**DATA FOR ANALYSIS:**
__________

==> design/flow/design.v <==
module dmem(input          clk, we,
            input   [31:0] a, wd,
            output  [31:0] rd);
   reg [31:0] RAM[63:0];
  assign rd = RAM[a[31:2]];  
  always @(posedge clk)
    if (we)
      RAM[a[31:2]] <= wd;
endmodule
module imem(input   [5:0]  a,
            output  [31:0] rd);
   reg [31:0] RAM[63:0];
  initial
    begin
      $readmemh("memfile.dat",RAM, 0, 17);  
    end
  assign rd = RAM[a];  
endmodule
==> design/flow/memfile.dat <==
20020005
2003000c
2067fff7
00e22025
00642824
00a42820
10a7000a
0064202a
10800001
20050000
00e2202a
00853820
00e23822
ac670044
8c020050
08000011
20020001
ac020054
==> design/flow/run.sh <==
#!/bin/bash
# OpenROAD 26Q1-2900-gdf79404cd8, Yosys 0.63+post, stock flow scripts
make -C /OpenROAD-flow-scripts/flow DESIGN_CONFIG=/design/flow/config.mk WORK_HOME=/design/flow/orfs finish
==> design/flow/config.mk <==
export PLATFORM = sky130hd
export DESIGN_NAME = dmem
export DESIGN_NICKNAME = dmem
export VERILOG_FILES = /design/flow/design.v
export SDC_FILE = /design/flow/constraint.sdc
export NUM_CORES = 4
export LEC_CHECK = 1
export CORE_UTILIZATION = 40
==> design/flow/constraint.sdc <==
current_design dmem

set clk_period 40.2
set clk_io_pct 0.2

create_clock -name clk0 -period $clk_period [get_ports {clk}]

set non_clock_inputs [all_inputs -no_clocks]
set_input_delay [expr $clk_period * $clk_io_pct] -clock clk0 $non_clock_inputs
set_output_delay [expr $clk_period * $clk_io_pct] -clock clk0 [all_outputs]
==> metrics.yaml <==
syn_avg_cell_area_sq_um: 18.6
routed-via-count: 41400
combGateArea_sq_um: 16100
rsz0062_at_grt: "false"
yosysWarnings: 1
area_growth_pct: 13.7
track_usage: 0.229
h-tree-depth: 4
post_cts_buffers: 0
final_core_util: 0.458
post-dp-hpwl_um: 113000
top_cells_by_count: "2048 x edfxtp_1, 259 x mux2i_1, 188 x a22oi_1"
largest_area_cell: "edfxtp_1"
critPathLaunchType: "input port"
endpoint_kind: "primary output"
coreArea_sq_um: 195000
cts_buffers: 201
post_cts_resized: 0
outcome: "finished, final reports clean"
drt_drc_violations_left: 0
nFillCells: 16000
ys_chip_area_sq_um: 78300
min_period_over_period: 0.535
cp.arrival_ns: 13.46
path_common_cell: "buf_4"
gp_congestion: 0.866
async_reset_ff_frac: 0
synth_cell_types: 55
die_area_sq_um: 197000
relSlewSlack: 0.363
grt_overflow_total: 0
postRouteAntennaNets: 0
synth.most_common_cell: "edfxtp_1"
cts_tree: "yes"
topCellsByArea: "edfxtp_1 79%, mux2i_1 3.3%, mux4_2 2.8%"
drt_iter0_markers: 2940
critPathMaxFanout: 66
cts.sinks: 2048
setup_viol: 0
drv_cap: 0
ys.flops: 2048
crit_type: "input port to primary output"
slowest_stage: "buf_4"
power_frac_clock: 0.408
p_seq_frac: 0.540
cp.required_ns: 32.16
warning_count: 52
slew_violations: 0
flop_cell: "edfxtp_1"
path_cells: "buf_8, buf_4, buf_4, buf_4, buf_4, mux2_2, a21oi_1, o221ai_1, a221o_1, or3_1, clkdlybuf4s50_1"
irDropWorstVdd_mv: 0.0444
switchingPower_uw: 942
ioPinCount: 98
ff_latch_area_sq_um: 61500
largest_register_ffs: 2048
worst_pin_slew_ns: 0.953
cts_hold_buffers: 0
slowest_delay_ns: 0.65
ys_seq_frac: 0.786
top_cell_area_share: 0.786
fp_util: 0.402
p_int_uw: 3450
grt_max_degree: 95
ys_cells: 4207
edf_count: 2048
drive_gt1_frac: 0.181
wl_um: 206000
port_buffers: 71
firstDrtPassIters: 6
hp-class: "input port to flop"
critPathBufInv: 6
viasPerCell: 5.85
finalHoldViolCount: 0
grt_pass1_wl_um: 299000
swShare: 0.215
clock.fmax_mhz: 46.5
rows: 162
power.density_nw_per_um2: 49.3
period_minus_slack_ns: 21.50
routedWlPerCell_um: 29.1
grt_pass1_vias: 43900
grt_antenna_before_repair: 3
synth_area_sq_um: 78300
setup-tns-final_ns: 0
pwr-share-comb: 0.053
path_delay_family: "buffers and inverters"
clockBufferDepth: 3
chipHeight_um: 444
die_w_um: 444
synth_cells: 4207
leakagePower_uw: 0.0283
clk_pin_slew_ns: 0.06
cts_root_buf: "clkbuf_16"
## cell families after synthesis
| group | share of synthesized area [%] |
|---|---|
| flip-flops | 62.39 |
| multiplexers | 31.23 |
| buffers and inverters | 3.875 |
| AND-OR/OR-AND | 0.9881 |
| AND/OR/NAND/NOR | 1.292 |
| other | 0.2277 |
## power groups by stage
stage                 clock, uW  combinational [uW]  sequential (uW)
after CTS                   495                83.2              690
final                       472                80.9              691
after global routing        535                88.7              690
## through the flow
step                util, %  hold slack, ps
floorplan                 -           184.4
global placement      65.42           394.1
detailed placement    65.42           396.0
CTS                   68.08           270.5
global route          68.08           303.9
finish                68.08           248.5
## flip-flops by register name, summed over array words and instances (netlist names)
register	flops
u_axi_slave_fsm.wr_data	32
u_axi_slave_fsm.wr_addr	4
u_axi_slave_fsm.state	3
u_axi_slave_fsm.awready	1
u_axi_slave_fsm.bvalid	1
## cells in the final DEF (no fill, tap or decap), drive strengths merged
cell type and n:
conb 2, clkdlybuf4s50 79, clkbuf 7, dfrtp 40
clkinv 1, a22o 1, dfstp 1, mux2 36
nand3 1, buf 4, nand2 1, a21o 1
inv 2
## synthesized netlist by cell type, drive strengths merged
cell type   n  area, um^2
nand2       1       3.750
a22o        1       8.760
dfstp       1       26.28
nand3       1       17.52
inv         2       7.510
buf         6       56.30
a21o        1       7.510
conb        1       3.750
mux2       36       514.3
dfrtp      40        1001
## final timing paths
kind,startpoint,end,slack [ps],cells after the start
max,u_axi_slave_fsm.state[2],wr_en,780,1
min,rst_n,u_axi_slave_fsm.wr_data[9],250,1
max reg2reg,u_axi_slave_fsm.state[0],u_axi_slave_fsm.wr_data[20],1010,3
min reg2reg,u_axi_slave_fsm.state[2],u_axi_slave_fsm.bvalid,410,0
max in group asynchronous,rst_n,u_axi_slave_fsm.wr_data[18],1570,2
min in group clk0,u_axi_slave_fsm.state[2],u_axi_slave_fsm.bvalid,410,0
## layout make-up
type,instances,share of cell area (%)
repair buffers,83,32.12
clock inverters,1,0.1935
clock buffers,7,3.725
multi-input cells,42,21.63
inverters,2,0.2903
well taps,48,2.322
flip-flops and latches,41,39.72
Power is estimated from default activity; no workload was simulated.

__________

Within the listing above, tally the lines where the word "after" occurs and write only the total.

4